Bill to increase tax credit for Georgia adoptions heads to governor

The Georgia Senate gave final approval to legislation that aims to increase the tax credit for families who adopt children from the foster care system.

Part of a package of legislation supported by Gov. Brian Kemp to overhaul the state’s foster care system, House Bill 114 would increase the tax credit for families that adopt a child from foster care from $2,000 to $6,000 per year for five years. The measure passed unanimously.

“The purpose of this bill is to incentivize foster child adoptions because the cost associated with raising a child from foster care is oftentimes more expensive,” said state Sen. Bo Hatchett, R-Cornelia. “This bill offers much-needed support to those families that offer their hearts and their homes to those children.”
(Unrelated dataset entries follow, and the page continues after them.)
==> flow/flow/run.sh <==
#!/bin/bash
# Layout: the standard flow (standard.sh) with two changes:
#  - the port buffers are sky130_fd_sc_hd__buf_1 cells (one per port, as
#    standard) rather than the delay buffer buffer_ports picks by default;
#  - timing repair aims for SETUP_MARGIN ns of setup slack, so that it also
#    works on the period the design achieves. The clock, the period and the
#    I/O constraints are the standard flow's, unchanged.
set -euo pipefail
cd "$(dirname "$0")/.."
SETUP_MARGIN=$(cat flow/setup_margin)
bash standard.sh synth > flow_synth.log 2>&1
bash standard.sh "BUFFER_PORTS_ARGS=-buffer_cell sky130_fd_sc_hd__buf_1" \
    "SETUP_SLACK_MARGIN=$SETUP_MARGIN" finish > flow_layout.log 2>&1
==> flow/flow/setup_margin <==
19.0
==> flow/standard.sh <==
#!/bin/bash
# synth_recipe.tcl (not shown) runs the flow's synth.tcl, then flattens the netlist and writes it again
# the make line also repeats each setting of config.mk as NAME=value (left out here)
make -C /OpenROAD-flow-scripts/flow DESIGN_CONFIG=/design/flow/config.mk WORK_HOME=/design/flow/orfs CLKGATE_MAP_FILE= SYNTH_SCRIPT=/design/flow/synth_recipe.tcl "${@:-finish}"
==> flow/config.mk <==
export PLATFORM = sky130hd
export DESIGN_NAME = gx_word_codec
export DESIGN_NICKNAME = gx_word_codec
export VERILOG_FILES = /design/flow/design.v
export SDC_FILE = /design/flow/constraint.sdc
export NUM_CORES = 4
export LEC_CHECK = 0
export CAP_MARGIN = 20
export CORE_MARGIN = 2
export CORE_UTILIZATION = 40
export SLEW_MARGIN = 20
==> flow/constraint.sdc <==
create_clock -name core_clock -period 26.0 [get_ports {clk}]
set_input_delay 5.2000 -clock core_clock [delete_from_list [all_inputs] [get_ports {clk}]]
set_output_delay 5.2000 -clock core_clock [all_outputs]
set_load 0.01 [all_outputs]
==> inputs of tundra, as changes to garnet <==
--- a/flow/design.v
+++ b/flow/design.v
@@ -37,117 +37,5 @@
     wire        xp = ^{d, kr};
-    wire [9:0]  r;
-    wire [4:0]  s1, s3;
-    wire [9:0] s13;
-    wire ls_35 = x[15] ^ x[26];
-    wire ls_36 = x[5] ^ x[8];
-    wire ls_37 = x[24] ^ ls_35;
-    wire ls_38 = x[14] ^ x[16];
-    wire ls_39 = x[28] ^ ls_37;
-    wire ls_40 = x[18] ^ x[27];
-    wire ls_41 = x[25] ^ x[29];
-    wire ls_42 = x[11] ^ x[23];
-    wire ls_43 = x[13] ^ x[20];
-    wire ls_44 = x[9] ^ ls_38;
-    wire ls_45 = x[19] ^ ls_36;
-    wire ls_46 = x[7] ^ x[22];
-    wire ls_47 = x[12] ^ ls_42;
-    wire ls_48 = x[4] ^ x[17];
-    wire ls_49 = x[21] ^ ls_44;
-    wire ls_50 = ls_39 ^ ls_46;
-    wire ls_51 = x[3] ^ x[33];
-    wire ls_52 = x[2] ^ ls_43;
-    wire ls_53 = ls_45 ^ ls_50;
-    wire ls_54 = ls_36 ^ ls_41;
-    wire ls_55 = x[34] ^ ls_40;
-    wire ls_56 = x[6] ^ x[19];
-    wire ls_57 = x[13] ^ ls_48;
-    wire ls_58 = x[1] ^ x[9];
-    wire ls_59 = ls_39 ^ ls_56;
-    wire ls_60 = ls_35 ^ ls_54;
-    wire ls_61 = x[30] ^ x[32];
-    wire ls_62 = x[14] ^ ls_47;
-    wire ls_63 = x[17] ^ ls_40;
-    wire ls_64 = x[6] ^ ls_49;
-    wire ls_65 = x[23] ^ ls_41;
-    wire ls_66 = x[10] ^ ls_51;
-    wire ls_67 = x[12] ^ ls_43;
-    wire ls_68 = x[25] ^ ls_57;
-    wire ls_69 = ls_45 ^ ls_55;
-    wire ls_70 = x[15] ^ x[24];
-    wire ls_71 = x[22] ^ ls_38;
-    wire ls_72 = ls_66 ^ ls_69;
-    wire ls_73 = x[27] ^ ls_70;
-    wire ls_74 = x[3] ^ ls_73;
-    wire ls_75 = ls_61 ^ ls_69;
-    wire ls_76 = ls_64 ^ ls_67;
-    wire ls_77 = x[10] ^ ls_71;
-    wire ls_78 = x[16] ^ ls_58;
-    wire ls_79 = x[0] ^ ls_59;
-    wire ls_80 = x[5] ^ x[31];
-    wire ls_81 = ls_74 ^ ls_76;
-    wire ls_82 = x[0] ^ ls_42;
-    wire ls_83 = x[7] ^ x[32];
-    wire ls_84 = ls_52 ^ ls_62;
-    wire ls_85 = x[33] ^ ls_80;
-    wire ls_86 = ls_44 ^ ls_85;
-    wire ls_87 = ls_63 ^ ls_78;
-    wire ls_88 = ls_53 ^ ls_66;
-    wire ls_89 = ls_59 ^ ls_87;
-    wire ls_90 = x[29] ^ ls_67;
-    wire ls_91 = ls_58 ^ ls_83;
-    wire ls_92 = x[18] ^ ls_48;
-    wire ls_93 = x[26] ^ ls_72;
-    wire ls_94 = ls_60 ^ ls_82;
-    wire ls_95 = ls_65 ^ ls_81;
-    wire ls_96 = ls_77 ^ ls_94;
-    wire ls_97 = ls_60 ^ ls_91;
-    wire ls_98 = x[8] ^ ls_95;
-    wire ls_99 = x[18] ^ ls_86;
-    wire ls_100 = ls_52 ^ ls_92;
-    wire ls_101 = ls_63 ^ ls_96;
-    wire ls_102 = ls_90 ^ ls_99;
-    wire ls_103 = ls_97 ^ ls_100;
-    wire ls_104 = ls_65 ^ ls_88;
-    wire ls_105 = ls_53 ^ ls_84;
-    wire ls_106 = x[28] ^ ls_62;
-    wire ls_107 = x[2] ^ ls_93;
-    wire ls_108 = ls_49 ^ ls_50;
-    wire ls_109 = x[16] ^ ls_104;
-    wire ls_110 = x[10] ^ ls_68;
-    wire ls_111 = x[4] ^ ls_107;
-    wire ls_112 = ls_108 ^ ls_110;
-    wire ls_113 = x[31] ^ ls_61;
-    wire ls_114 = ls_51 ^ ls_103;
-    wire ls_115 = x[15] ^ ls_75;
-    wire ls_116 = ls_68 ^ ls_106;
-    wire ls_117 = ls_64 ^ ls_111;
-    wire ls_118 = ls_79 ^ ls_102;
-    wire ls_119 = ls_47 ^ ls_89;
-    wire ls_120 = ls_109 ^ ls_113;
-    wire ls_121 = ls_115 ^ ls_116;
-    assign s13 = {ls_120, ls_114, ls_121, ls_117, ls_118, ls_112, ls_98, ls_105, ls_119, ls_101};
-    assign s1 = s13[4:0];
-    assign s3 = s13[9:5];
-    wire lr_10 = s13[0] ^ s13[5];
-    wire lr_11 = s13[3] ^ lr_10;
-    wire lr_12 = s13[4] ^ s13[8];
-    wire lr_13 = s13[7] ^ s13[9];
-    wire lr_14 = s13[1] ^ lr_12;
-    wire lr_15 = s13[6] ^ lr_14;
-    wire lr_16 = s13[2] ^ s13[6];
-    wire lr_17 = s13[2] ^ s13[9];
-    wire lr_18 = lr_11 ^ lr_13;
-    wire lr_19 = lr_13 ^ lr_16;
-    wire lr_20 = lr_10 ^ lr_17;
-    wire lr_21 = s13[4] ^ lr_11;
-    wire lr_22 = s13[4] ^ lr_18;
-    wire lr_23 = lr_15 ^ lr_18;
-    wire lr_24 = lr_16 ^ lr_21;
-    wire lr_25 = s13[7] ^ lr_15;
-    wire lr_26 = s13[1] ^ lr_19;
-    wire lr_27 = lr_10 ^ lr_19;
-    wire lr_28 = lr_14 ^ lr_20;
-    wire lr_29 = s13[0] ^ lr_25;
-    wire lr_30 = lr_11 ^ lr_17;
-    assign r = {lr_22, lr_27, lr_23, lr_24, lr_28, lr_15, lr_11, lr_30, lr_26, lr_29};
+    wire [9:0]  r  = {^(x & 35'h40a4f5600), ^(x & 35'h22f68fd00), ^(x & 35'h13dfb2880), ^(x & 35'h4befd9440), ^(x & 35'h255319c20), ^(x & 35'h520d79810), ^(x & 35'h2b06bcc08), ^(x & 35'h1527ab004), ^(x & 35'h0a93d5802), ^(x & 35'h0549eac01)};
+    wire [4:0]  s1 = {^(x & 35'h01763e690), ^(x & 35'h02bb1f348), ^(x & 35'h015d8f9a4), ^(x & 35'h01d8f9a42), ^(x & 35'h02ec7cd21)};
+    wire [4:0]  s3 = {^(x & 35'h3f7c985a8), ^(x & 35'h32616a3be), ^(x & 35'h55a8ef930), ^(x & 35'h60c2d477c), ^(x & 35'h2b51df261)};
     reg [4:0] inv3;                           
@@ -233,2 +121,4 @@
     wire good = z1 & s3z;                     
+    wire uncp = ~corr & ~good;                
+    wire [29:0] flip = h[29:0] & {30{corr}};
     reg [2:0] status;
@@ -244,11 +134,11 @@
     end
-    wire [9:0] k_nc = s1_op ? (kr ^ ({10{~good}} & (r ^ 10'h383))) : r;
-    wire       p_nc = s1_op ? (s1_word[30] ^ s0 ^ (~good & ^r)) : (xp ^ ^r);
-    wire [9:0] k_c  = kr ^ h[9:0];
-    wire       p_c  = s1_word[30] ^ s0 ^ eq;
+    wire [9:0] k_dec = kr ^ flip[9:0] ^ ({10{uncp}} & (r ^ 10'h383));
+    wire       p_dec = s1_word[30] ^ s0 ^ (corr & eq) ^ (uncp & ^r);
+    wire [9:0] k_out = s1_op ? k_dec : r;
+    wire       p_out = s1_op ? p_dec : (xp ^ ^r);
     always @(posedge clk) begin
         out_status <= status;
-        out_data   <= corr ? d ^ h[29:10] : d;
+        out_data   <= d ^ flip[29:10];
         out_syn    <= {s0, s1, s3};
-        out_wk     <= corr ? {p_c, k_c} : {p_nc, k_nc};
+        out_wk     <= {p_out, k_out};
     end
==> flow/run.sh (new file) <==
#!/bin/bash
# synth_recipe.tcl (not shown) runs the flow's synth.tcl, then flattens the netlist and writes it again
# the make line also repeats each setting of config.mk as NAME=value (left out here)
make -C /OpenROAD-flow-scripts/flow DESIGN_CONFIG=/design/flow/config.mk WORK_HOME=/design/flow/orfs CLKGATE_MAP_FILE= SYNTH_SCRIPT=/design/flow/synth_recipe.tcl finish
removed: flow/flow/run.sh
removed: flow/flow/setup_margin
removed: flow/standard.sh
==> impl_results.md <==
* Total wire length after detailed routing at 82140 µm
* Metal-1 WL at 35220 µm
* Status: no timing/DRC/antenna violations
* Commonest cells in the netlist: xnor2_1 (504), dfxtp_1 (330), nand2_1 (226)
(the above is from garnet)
Kemp, House Speaker David Ralston and other Georgia Republicans had raised concerns that wording in the $1.9 trillion COVID-19 relief package that President Joe Biden signed last week would bar tax cuts. But the U.S. Treasury Department said Wednesday that the prohibition on tax cuts wouldn’t apply to bills such as HB 114 that didn’t use COVID-19 relief funds.

Kemp is also pushing House Bill 154, which would allow people who are 21 to petition to adopt a child — something often seen among older siblings — and Senate Bill 28, which would, among other things, allow a court to consider testimony from witnesses that includes secondhand information during certain child protective hearings. Judges typically do not allow what is called “hearsay” in court proceedings.

Those bills are still making their way through the legislative process.